As an aside, the masked predictions of BERT are only reliable for detecting entity types (in the examples above — person and standard) — not for factually accurate predictions, despite the fact BERT may occasionally make factually accurate predictions. Also the first prediction (person) is a stronger prediction given the maximal strength bipartite graph has a mean of .34 and a standard deviation of .09. In contrast the second prediction(standard) has a mean of .18 and standard deviation of .08 indicating it a weak prediction

Step 5. Use BERT’s MLM head to predict each masked position

For each noun term in a sentence, generate a sentence with that term masked. Use BERT’s MLM head to predict context sensitive signatures for the masked position.

He flew from __ to Sfo
Predictions: ['town', 'home', 'city', 'earth', 'heaven', 'north', 'thence', 'east', 'airport', 'village']
He flew from New York to ___
Predictions: ['wherever', 'home', 'found', 'town', 'before', 'were', 'abroad', 'jail', 're', 'each']

Step 6. Find close match between context sensitive and context independent signatures

A simple close match function, that yields reasonable results is to pick just one pivot node of the context sensitive signature and do a dot product of that term with all the 6000+ pivots in context independent signature set — then sort them to get entity tag candidates. Instead of just the top pivot we could take the top k pivots to improve confidence of tagging/prediction.
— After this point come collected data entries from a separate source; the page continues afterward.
==> src/rtl/opcode_fetch_if.sv <==
// Memory read bus plus decoder bundle for the opcode fetch front end.
//   master : opcode_fetch side (drives address/request and the bundle,
//            receives read data and the consumer's op_ack)
//   slave  : memory / instruction decoder side
// Signals:
//   mem_addr, mem_rd_req          byte read request (registered)
//   mem_rdy, mem_data_i           read data return, valid when mem_rdy=1
//   opcode, postbyte0, eapostbyte instruction bytes
//   page2_valid, page3_valid      page qualifiers for postbyte0
//   op_valid, illegal_o           bundle valid / prefix-chain overflow
//   op_ack                        consumer has taken the bundle
interface opcode_fetch_if;
  logic [15:0] mem_addr;
  logic        mem_rd_req;
  logic        mem_rdy;
  logic [7:0]  mem_data_i;
  logic [7:0]  opcode;
  logic [7:0]  postbyte0;
  logic [7:0]  eapostbyte;
  logic        page2_valid;
  logic        page3_valid;
  logic        op_valid;
  logic        illegal_o;
  logic        op_ack;

  modport master (
    output mem_addr, mem_rd_req,
    input  mem_rdy, mem_data_i,
    output opcode, postbyte0, eapostbyte, page2_valid, page3_valid,
    output op_valid, illegal_o,
    input  op_ack
  );

  modport slave (
    input  mem_addr, mem_rd_req,
    output mem_rdy, mem_data_i,
    input  opcode, postbyte0, eapostbyte, page2_valid, page3_valid,
    input  op_valid, illegal_o,
    output op_ack
  );
endinterface

==> src/rtl/opcode_fetch.sv <==
// Front-end byte sequencer for the 6809/6309-compatible core.
// Fetches the opcode at PC, resolves 0x10/0x11 page prefixes, gathers the
// register-list/TFR operand byte and the indexed EA postbyte, and holds the
// result as a registered bundle until the sequencer acknowledges it.
// Ports:
//   cpu_clk, cpu_reset_n  clock, asynchronous active-low reset
//   pc_load, pc_i         load new PC (also aborts any fetch)
//   fetch_req             request the next instruction
//   flush                 abort the fetch and drop the bundle
//   bus                   memory bus + decoder bundle (master modport)
//   pc_o                  address of the byte after the last consumed byte
module opcode_fetch #(
  parameter int unsigned MAX_PREFIX = 3,
  parameter logic [15:0] RESET_PC   = 16'hFFFE
) (
  input  logic            cpu_clk,
  input  logic            cpu_reset_n,
  input  logic            pc_load,
  input  logic [15:0]     pc_i,
  input  logic            fetch_req,
  input  logic            flush,
  opcode_fetch_if.master  bus,
  output logic [15:0]     pc_o
);

  typedef enum logic [2:0] {
    IDLE,
    F_OP,
    F_PB,
    F_EA,
    HOLD
  } state_t;

  state_t      state_q, state_d;
  logic [15:0] pc_q, pc_d;
  logic [7:0]  opcode_q, opcode_d;
  logic [7:0]  pb0_q, pb0_d;
  logic [7:0]  ea_q, ea_d;
  logic        p2_q, p2_d;
  logic        p3_q, p3_d;
  logic        ill_q, ill_d;
  logic [7:0]  cnt_q, cnt_d;
  logic        page_q, page_d;     // 1: last prefix was 0x11
  logic        pfx_q, pfx_d;       // current instruction is page-prefixed
  logic        rd_q, rd_d;
  logic        vld_q, vld_d;

  logic        accept;
  logic [7:0]  b;

  assign accept = rd_q & bus.mem_rdy;
  assign b      = bus.mem_data_i;

  function automatic logic is_prefix(input logic [7:0] x);
    return (x == 8'h10) || (x == 8'h11);
  endfunction

  // Page-1 opcodes followed by a register-list / TFR / EXG operand byte
  function automatic logic is_reglist(input logic [7:0] x);
    return (x == 8'h1E) || (x == 8'h1F) || (x[7:2] == 6'b001101);
  endfunction

  // Page-1 indexed opcodes: LEAx (0x30-0x33) and the 0x6x/0xAx/0xEx groups
  function automatic logic is_indexed(input logic [7:0] x);
    return (x[7:2] == 6'b001100) || (x[7:4] == 4'h6) ||
           (x[7:4] == 4'hA) || (x[7:4] == 4'hE);
  endfunction

  always_comb begin
    state_d  = state_q;
    pc_d     = pc_q;
    opcode_d = opcode_q;
    pb0_d    = pb0_q;
    ea_d     = ea_q;
    p2_d     = p2_q;
    p3_d     = p3_q;
    ill_d    = ill_q;
    cnt_d    = cnt_q;
    page_d   = page_q;
    pfx_d    = pfx_q;

    if (pc_load || flush) begin
      // An abort takes priority over any byte arriving this cycle, so PC
      // only reflects bytes accepted on earlier cycles.
      state_d = IDLE;
      p2_d    = 1'b0;
      p3_d    = 1'b0;
      ill_d   = 1'b0;
      if (pc_load) pc_d = pc_i;
    end else begin
      unique case (state_q)
        IDLE: begin
          if (fetch_req) begin
            p2_d    = 1'b0;
            p3_d    = 1'b0;
            ill_d   = 1'b0;
            cnt_d   = '0;
            state_d = F_OP;
          end
        end

        F_OP: begin
          if (accept) begin
            pc_d     = pc_q + 16'd1;
            opcode_d = b;
            if (is_prefix(b)) begin
              cnt_d   = cnt_q + 8'd1;
              page_d  = b[0];
              pfx_d   = 1'b1;
              state_d = F_PB;
            end else begin
              pfx_d = 1'b0;
              if (is_reglist(b))      state_d = F_PB;
              else if (is_indexed(b)) state_d = F_EA;
              else                    state_d = HOLD;
            end
          end
        end

        F_PB: begin
          if (accept) begin
            pc_d = pc_q + 16'd1;
            if (!pfx_q) begin
              pb0_d   = b;
              state_d = HOLD;
            end else if (is_prefix(b)) begin
              if (cnt_q < 8'(MAX_PREFIX)) begin
                opcode_d = b;
                page_d   = b[0];
                cnt_d    = cnt_q + 8'd1;
              end else begin
                ill_d   = 1'b1;
                pb0_d   = b;
                state_d = HOLD;
              end
            end else begin
              pb0_d   = b;
              p2_d    = ~page_q;
              p3_d    = page_q;
              state_d = ((b[7:4] == 4'hA) || (b[7:4] == 4'hE)) ? F_EA : HOLD;
            end
          end
        end

        F_EA: begin
          if (accept) begin
            pc_d    = pc_q + 16'd1;
            ea_d    = b;
            state_d = HOLD;
          end
        end

        HOLD: begin
          if (bus.op_ack) begin
            if (fetch_req) begin
              p2_d    = 1'b0;
              p3_d    = 1'b0;
              ill_d   = 1'b0;
              cnt_d   = '0;
              state_d = F_OP;
            end else begin
              state_d = IDLE;
            end
          end
        end

        default: state_d = IDLE;
      endcase
    end

    // Request and valid are registered images of the next state
    rd_d  = (state_d == F_OP) || (state_d == F_PB) || (state_d == F_EA);
    vld_d = (state_d == HOLD);
  end

  always_ff @(posedge cpu_clk or negedge cpu_reset_n) begin
    if (!cpu_reset_n) begin
      state_q  <= IDLE;
      pc_q     <= RESET_PC;
      opcode_q <= '0;
      pb0_q    <= '0;
      ea_q     <= '0;
      p2_q     <= 1'b0;
      p3_q     <= 1'b0;
      ill_q    <= 1'b0;
      cnt_q    <= '0;
      page_q   <= 1'b0;
      pfx_q    <= 1'b0;
      rd_q     <= 1'b0;
      vld_q    <= 1'b0;
    end else begin
      state_q  <= state_d;
      pc_q     <= pc_d;
      opcode_q <= opcode_d;
      pb0_q    <= pb0_d;
      ea_q     <= ea_d;
      p2_q     <= p2_d;
      p3_q     <= p3_d;
      ill_q    <= ill_d;
      cnt_q    <= cnt_d;
      page_q   <= page_d;
      pfx_q    <= pfx_d;
      rd_q     <= rd_d;
      vld_q    <= vld_d;
    end
  end

  // mem_addr and pc_o are the same PC register
  assign bus.mem_addr    = pc_q;
  assign bus.mem_rd_req  = rd_q;
  assign bus.opcode      = opcode_q;
  assign bus.postbyte0   = pb0_q;
  assign bus.eapostbyte  = ea_q;
  assign bus.page2_valid = p2_q;
  assign bus.page3_valid = p3_q;
  assign bus.op_valid    = vld_q;
  assign bus.illegal_o   = ill_q;
  assign pc_o            = pc_q;

endmodule

==> src/flat_wrapper.sv <==
// flat-port wrapper written by rule: the top's interface ports become plain ports
module opcode_fetch_flat 
#(
  parameter int unsigned MAX_PREFIX = 3,
  parameter logic [15:0] RESET_PC   = 16'hFFFE
)
  (cpu_clk, cpu_reset_n, pc_load, pc_i, fetch_req, flush, pc_o, bus_mem_addr, bus_mem_rd_req, bus_mem_rdy, bus_mem_data_i, bus_opcode, bus_postbyte0, bus_eapostbyte, bus_page2_valid, bus_page3_valid, bus_op_valid, bus_illegal_o, bus_op_ack);
  opcode_fetch_if bus_i ();
  input  logic cpu_clk;
  input  logic cpu_reset_n;
  input  logic pc_load;
  input  logic [15:0] pc_i;
  input  logic fetch_req;
  input  logic flush;
  output logic [15:0] pc_o;
  output wire logic [$bits(bus_i.mem_addr)-1:0] bus_mem_addr;
  output wire logic [$bits(bus_i.mem_rd_req)-1:0] bus_mem_rd_req;
  input wire logic [$bits(bus_i.mem_rdy)-1:0] bus_mem_rdy;
  input wire logic [$bits(bus_i.mem_data_i)-1:0] bus_mem_data_i;
  output wire logic [$bits(bus_i.opcode)-1:0] bus_opcode;
  output wire logic [$bits(bus_i.postbyte0)-1:0] bus_postbyte0;
  output wire logic [$bits(bus_i.eapostbyte)-1:0] bus_eapostbyte;
  output wire logic [$bits(bus_i.page2_valid)-1:0] bus_page2_valid;
  output wire logic [$bits(bus_i.page3_valid)-1:0] bus_page3_valid;
  output wire logic [$bits(bus_i.op_valid)-1:0] bus_op_valid;
  output wire logic [$bits(bus_i.illegal_o)-1:0] bus_illegal_o;
  input wire logic [$bits(bus_i.op_ack)-1:0] bus_op_ack;
  assign bus_mem_addr = bus_i.mem_addr;
  assign bus_mem_rd_req = bus_i.mem_rd_req;
  assign bus_i.mem_rdy = bus_mem_rdy;
  assign bus_i.mem_data_i = bus_mem_data_i;
  assign bus_opcode = bus_i.opcode;
  assign bus_postbyte0 = bus_i.postbyte0;
  assign bus_eapostbyte = bus_i.eapostbyte;
  assign bus_page2_valid = bus_i.page2_valid;
  assign bus_page3_valid = bus_i.page3_valid;
  assign bus_op_valid = bus_i.op_valid;
  assign bus_illegal_o = bus_i.illegal_o;
  assign bus_i.op_ack = bus_op_ack;
  opcode_fetch #(.MAX_PREFIX(MAX_PREFIX), .RESET_PC(RESET_PC)) u_core (.cpu_clk(cpu_clk), .cpu_reset_n(cpu_reset_n), .pc_load(pc_load), .pc_i(pc_i), .fetch_req(fetch_req), .flush(flush), .bus(bus_i), .pc_o(pc_o));
endmodule
==> config.mk <==
export PLATFORM = sky130hd
export DESIGN_NAME = opcode_fetch_flat
export DESIGN_NICKNAME = d
export VERILOG_FILES = /design/src/rtl/opcode_fetch_if.sv /design/src/rtl/opcode_fetch.sv /design/src/flat_wrapper.sv
export SDC_FILE = /design/constraint.sdc
export NUM_CORES = 1
export LEC_CHECK = 0
export CAP_MARGIN = 25
export CORE_UTILIZATION = 44
export DETAILED_ROUTE_END_ITERATION = 10
export PLACE_DENSITY = 0.85
export SLEW_MARGIN = 30
export SYNTH_ARGS = -nofsm -noshare
export SYNTH_HDL_FRONTEND = slang
export SYNTH_SLANG_ARGS = --single-unit
==> constraint.sdc <==
create_clock -name cpu_clk -period 3.9 [get_ports cpu_clk]
set_clock_uncertainty 0.05 [all_clocks]
set_input_delay 0.78 -clock cpu_clk [delete_from_list [all_inputs] [get_ports cpu_clk]]
set_output_delay 0.78 -clock cpu_clk [all_outputs]
set_load 0.005 [all_outputs]
# Word-level counts from Yosys, hierarchy flattened
# Index checks and enable logic that the tools add are counted.
# classes
reduce_logical	26
magnitude_cmp	1
n_bitwise	3
addsub	2
mux	67
eq_ne	32
# op_table
op	n
$mux W8	16
$mux W16	4
$mux W3	13
$eq A8 B5 Y1 const B	4
$pmux W8 S4	1
$mux W1	27
$add A16 B1 Y16 const B	1
$pmux W8 S2	1
$pmux W3 S5	1
$eq A3 B2 Y1 const B	4
$eq A6 B4 Y1 const B	2
$ne A2 B1 Y1 const B	6
$logic_or A1 B1 Y1	10
$ne A3 B1 Y1 const B	3
$ne A3 B2 Y1 const B	3
$pmux W1 S3	3
$reduce_and A3 Y1	3
$reduce_and A9 Y1	1
$add A8 B1 Y8 const B	1
$eq A4 B4 Y1 const B	2
$lt A8 B2 Y1 const B	1
$reduce_and A8 Y1	1
$reduce_bool A4 Y1	2
$reduce_and A7 Y1	1
other kinds (14)	20
# totals
inputBits	31
out_inout_bits	61
wordCells	144
regBits	58

# Depth between registers and ports, before layout
# Gate-level depths: netlist (run 1).
# logic_depth
word_depth	13
depth_mapped	7
ltp_nobuf	6

# Worst setup path after synthesis (run 1)
# No wires, ideal clock.
# synth_path
kind	input-to-reg
start	input port bus_mem_data_i[5]
end	register u_core.cnt_q[4]
t_arrival_ps	2318
required_time_ps	3755
stages	6
path_buffers	1
path_slack_ps	1436
setup_time_ps	95
cell_sequence	or4_4 o21ai_4 o311ai_4 or3_1 buf_6 o31ai_1
# synth_between
elab_chain_len	4
word_cells_on_any_way	6
classes_between	eq/ne: 4; reduce/logical: 2
# synth_lines
item	line_no	rtl
from (decl)	flat_wrapper.sv:19	input wire logic [$bits(bus_i.mem_data_i)-1:0] bus_mem_data_i;
$eq A8 B5 Y1	opcode_fetch.sv:55	return (x == 8'h10) || (x == 8'h11);
$logic_or A1 B1 Y1 *	opcode_fetch.sv:55	
$ne A2 B1 Y1 (no source line)	-	
$reduce_and A9 Y1 (no source line) *	-	
to (signal assigned)	opcode_fetch.sv:200	cnt_q <= cnt_d;
to (decl)	opcode_fetch.sv:42	logic [7:0] cnt_q, cnt_d;
# Mark *: on every way between the ends. The rest lies on a longest branch, timed or not.
# A chain may end at the register's enable or synchronous reset.

# Worst setup path after layout (run 1)
# layout_path
start	input port bus_mem_data_i[5]
end	register u_core.cnt_q[6]
# Same word-level chain as after synthesis.

==> impl_results.md, run 1 <==
- Ys flop type: dfrtp_1
- CP peak stage delay: 630 ps
- TritonCTS Sinks: 58
- Post-route antenna net violation count: 0
- Status: finished clean
- Post-CTS Hold Buffers: 0
- Clock transition at the registers of the reported paths: 70 ps
- Power Total: 1.59 mW
- H-Tree Depth: 3
- Placer Congestion: 0.948
- RSZ-0062 raised after global routing: false
- Drt wl/cell: 17.2 um
- Minimum clock period: 2870 ps
- Setup TNS: 0 ps
- Vias in the first global route: 2857
- # nets final: 438
- FMAX: 349 MHz
- DR vias/cell: 5.88
- Global route overflow: 0
- Final WS setup: 1030 ps
- Hold Vio Cnt, Final: 0
- Area leader, netlist: dfrtp_1
- WL final: 8700 um
- Initial Util: 46.6%
- # diodes: 0
- Worst setup path class: in -> reg
- Max cap viols: 0
- Mapped Area: 3250 um^2
- Placed wire-length estimate: 6300 um
- Initial antenna violation count: 0
- Family with the most delay on the worst path: simple AND/OR/NAND/NOR gates
- Synth Net Count: 362
- Pwr Density: 366 nW/um^2
- Layout cell share with drive strength beyond 1: 17.3%
- Die area: 7740 um^2
- # DRC: 0
- Flops & latches, synth: 58
- I/O pins: 92
- Iteration-0 DRC count of the detailed router: 285
- Critical path, cell by cell: clkdlybuf4s50_1 -> or4_4 -> o21ai_4 -> o311ai_4 -> or3_1 -> o31ai_1
- Core Region: 6980 um^2
- Area grow syn2layout: 33.7%
- Arrival @ worst endpoint: 3070 ps
- Dpl ws: 661 ps
- # rows: 30
- Max_slew headroom: 46.8%
- WP buf/inv: 1
- Largest net degree at the start of global routing: 37
- CP startpoint kind: input port
- TritonCTS clock tree: built
- Slew Limit Fails: 0
- Post-synth EDFFs: 0
- Synth top area share: 33.1%
- Max clock buf depth: 2
- Global-route wire length before repair: 13800 um
- Synth Warn #: 0
- GRT Overall Usage: 23.9%
- Worst Hold Class: reg -> reg
- Synth area leaders: dfrtp_1 (33%), dfstp_2 (12%), mux2_2 (9.0%)
- Seq/Total Area, Yosys: 45.2%
- Storage element area: 1470 um^2
- Leakage power: 1.77 nW
- VDD IR max: 0.000234 V
- Fillers: 580
- DR pass1 iterations: 5
- Total CTS buffers: 9
- PortBufs: 91
- Most numerous cell in the Yosys netlist: dfrtp_1
- Tcrit/Tclk final: 73.5%
- Worst-margin pin slew: 798 ps
- Clk root buf: clkbuf_8
- CP endpoint kind: flop
- Slowest cell on crit path: or4_4
- Mapped Cells: 329
- Chip Width: 88 um
- Routed vias: 2973
- Setup Viol. Count Final: 0
- Area of the multi-input gates: 1590 um^2
- Required time worst endpoint: 4100 ps
- Die height: 88 um
- Crit Path Max Fanout: 10
- Post-CTS Setup Repair Bufs: 0
- Post-Syn Area per Cell: 9.89 um^2
- Asr flop ratio synth: 100%
- Synth cell count leaders: dfrtp_1 (43), mux2_2 (26), nor2_1 (25)
- Distinct cells, synth: 58
- Cts repair resizes: 0
- Clock Latency Late Sink: 350 ps
-- registers in the layout (all words and copies together) (netlist names), 3 cells and up --
name	flops
u_core.bus.mem_addr	16
u_core.bus.eapostbyte	8
u_core.bus.opcode	8
u_core.bus.postbyte0	8
u_core.cnt_q	8
u_core.state_q	3
-- per-stage QoR --
step	area (um^2)	std cells	hold WS, ps	utilization (%)
floorplan	3250	329	403	-
global placement	4120	490	429	59.1
detailed placement	4120	490	435	59.1
CTS	4350	506	450	62.3
global route	4350	506	476	62.3
finish	4350	506	447	62.3
-- power breakdown --
group	switching [mW]	internal, mW	leakage [nW]
Clock	0.247	0.391	0.113
Combinational	0.114	0.150	0.904
Sequential	0.0440	0.648	0.753
Total	0.405	1.19	1.77
-- cells in the final DEF (no fill, tap or decap), types with 3 or more instances in the layout --
cell type	n
clkdlybuf4s50_1	90
dfrtp_1	43
mux2_2	26
nor2_1	25
a21oi_1	24
nand2_1	21
nand3_1	16
dfstp_2	15
o31ai_1	14
o21ai_0	12
clkbuf_8	11
o21ai_1	9
a31oi_1	7
nor3_1	6
inv_1	5
o22ai_1	5
nand4_1	4
and2_1	4
nand2b_1	4
and3_1	4
nor3b_1	3
nor4_1	3
nor2b_1	3
a32o_1	3
or3_1	3
buf_4	3
-- kinds of logic (layout without fill, tap and decap cells) --
family / after synthesis / after routing / share of synthesized area, %
and+or+nand+nor: 111 / 111 / 18.3
buffers and inverters: 34 / 115 / 6.11
adders and majority gates: 2 / 2 / 0.769
AOI/OAI and AO/OA: 96 / 96 / 20.1
DFF: 58 / 58 / 45.2
xor gates and xnor gates: 2 / 2 / 0.538
muxes: 26 / 26 / 9.00
-- layout make-up --
cell class | instances | area share, %
Timing Repair Buffer | 94 | 21.3
Multi-Input combinational cell | 237 | 36.4
Clock buffer | 11 | 3.48
Sequential cell | 58 | 33.8
Tap cell | 96 | 2.76
Clock inverter | 5 | 1.75
Inverter | 5 | 0.431
-- metal layers --
| layer | up-vias | wire, um | global-route usage, % |
|---|---|---|---|
| met1 | 1448 | 3560 | 29.7 |
| met5 | - | 0 | 0 |
| met4 | 0 | 200 | 9.84 |
| met2 | 136 | 4340 | 39.5 |
| met3 | 17 | 608 | 6.13 |
| li1 | 1372 | - | - |
-- worst paths after layout --
kind	startpoint	endpoint	slack (ps)	depth (start not counted)
worst min register to register	u_core.bus.page2_valid	u_core.bus.page2_valid	450	1
min in group asynchronous	cpu_reset_n	u_core.bus.eapostbyte[0]	460	1
worst min-delay path	u_core.bus.page2_valid	u_core.bus.page2_valid	450	1
worst max-delay path	bus_mem_data_i[5]	u_core.cnt_q[6]	1030	6
max in group asynchronous	cpu_reset_n	u_core.cnt_q[5]	2510	2
worst max register to register	u_core.cnt_q[0]	u_core.cnt_q[6]	1340	6
No activity file was read; power rests on OpenSTA's default activity.
==> run 2: changes to the inputs <==
- clock period: 3.9 -> 2.9 ns (I/O delays scaled with it)
==> impl_results.md, run 2 (same netlist as run 1, synthesis figures left out) <==
- GRT Overall Usage: 23.6%
- Post-CTS Setup Repair Bufs: 0
- Switching Power: 547 uW
- RSZ-0062 raised after global routing: false
- Family with the most delay on the worst path: simple AND/OR/NAND/NOR gates
- Die height: 88 um
- Initial Util: 46.6%
- WL final: 8800 um
- Core Region: 6980 um^2
- VDD IR max: 0.000299 V
- # rows: 30
- Worst-margin pin slew: 642 ps
- Critical R2R Launch: u_core.cnt_q[0]
- Placed wire-length estimate: 6410 um
- Worst Hold Class: in -> async
- Cts repair resizes: 0
- Minimum clock period: 2570 ps
- Total CTS buffers: 9
- Comb power frac: 18.1%
- Int Pwr: 1.50 mW
- Clock transition at the registers of the reported paths: 60 ps
- Largest register FFs: 16
- Fillers: 557
- Setup Viol. Count Final: 0
- Critical path depth in cells: 6
- Power Total: 2.05 mW
- Largest net degree at the start of global routing: 33
- Critical Path Start: bus_mem_data_i[4]
- Layout cell share with drive strength beyond 1: 19.2%
- Routed vias: 3002
- CP startpoint kind: input port
- Area grow syn2layout: 35.6%
- FMAX: 389 MHz
- Leakage power: 1.81 nW
- Vias in the first global route: 2837
- Max cap viols: 0
- Post-route cell area: 4410 um^2
- Most common cell after layout, fill and taps aside: clkdlybuf4s50_1
- # nets final: 449
- Worst setup path class: in -> reg
- Slew Limit Fails: 0
- Tcrit/Tclk final: 88.5%
- Max_slew headroom: 57.1%
- Setup TNS: 0 ps
- # DRC: 0
- CP peak stage delay: 600 ps
- Chip Width: 88 um
- # diodes: 0
- Drt wl/cell: 17.0 um
- Worst hold slack: 200 ps
- WP buf/inv: 1
- Die area: 7740 um^2
- Post-CTS Hold Buffers: 0
- TritonCTS clock tree: built
- Worst Reg2Reg Path Length in Cells: 6
- Hold Vio Cnt, Final: 0
- Critical path, cell by cell: clkdlybuf4s50_1 -> or3b_2 -> o21ai_4 -> o311ai_4 -> or3_1 -> o31ai_1
- H-Tree Depth: 3
- Global-route wire length before repair: 13700 um
- Arrival @ worst endpoint: 2760 ps
- Switching Fraction: 26.7%
- TritonCTS Sinks: 58
- Pwr Density: 464 nW/um^2
- Post-route antenna net violation count: 0
- CP endpoint: u_core.cnt_q[4]
- DR vias/cell: 5.81
- Slowest cell on crit path: clkdlybuf4s50_1
- Commonest non-fill, non-tap cells in the layout: clkdlybuf4s50_1 (90), dfrtp_1 (43), mux2_2 (26)
- PortBufs: 91
- Placed inst area: 4220 um^2
- Status: finished clean
- Clk root buf: clkbuf_8
- CP endpoint kind: flop
- R2r setup slk: 490 ps
- Global route overflow: 0
- Clock Power Share: 36.4%
- I/O pins: 92
- Clock Latency Late Sink: 340 ps
- Crit Path Max Fanout: 8
- Iteration-0 DRC count of the detailed router: 214
- Initial antenna violation count: 0
- Required time worst endpoint: 3090 ps
- DR pass1 iterations: 4
- Max clock buf depth: 2
- Flop pwr share: 45.6%
- Placer Congestion: 0.887
- R2r endpoint: u_core.cnt_q[4]
[run 2: how the worst min path moves through the flow]
stage | to | slack (ps) | cells after the start
5_1_grt | u_core.bus.eapostbyte[0] | 250 | 1
3_3_place_gp | u_core.cnt_q[7] | 420 | 1
4_1_cts | u_core.bus.postbyte0[4] | 210 | 1
2_1_floorplan | u_core.bus.eapostbyte[0] | 230 | 0
6_report | u_core.bus.eapostbyte[0] | 200 | 1
3_5_place_dp | u_core.bus.opcode[4] | 440 | 1
[run 2: area by class of cell]
cell class	instances	area [um^2]	area share [%]
Sequential cell	58	1470	33.3
Tap cell	96	120	2.72
Multi-Input combinational cell	237	1590	35.9
Clock inverter	5	53.8	1.22
Clock buffer	11	141	3.20
Timing Repair Buffer	105	1020	23.2
Inverter	5	18.8	0.425
[run 2: power by group through the flow]
stage | clock network [mW] | registers [mW] | logic [mW]
after floorplan | 0 | 0.929 | 0.173
after global placement | 0 | 0.940 | 0.360
after detailed placement | 0 | 0.944 | 0.369
after CTS | 0.756 | 0.931 | 0.371
after global routing | 0.783 | 0.939 | 0.401
final | 0.744 | 0.933 | 0.370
Figure 4. Close match between context sensitive signature and context independent signature. (a) the simplest implementation is a dot product between pivot nodes of the context sensitive signature and the pivots of the sets in context independent signature. A better implementation is to decide the number of nodes to be considered as pivots based on the mean and standard deviation of the nodes in the context sensitive signature and then choose the number of pivots to be considered in the bipartite graph. (b) shows the case when that count is 2. Using al the nodes in the context sensitive signature in the computation is unlikely to yield good results given the standard deviation is much higher in the context sensitive nodes on average. Essentially this is perhaps due to the fact the context sensitive signature when evaluated in the embedding space spreads over a larger region.

The tag predictions with just the top pivot is shown below. The tags are shown as opposed to the synthetic labels they are mapped to — in this case location for both the predictions.

He flew from __ to Sfo
Pivot node: town
Tags: city, Town, community, township, country, are, Village, church, school settlement
He flew from New York to __
Pivot: home
Tags: home house homes family there first school the residence work

Evaluation results

This section needs to be updated with confusion matrix once a test dataset is created evaluating the fine-grained and coarse-grained tagging capabilities.

Limitations and challenges of this approach

Corpus bias

While single entity predictions are illustrative of model’s capability to interpret entity types from subword information — in practice they can only be used in conjunction with sentences that have more than one entity type. Single entity sentences without much context are sensitive to corpus biases as illustrated below for Google and Facebook predictions.

Facebook is a __
Predictions: joke monster killer friend story person company failure website fault
Microsoft is a __
Predictions: company website competitor people friend player winner person brand story
Google is a __
Predictions: friend website monster company killer person man story dog winner

Ambiguous entity predictions

A challenge to this approach are sentences that allow for different entity types to fill a masked term. For instance, while predicting the entity type of New York in the sentence below

He felt New York has a chance to win this year's competition

the entity prediction for the masked word could be a word implying a person, which is a valid prediction as illustrated below

He felt __he____ has a chance to win this year's competition

The ambiguity arises by virtue of the masking, which in most cases can be resolved by determining the entity type of the masked term itself — New York.

New York is a _____
Predictions: city town place capital reality square country dream star model

However in some instances even the term being masked is ambiguous making determination of entity challenging. For instance if the original sentence was

He felt Dolphins has a chance to win this year's competition

Dolphins could be a music group or a sports team.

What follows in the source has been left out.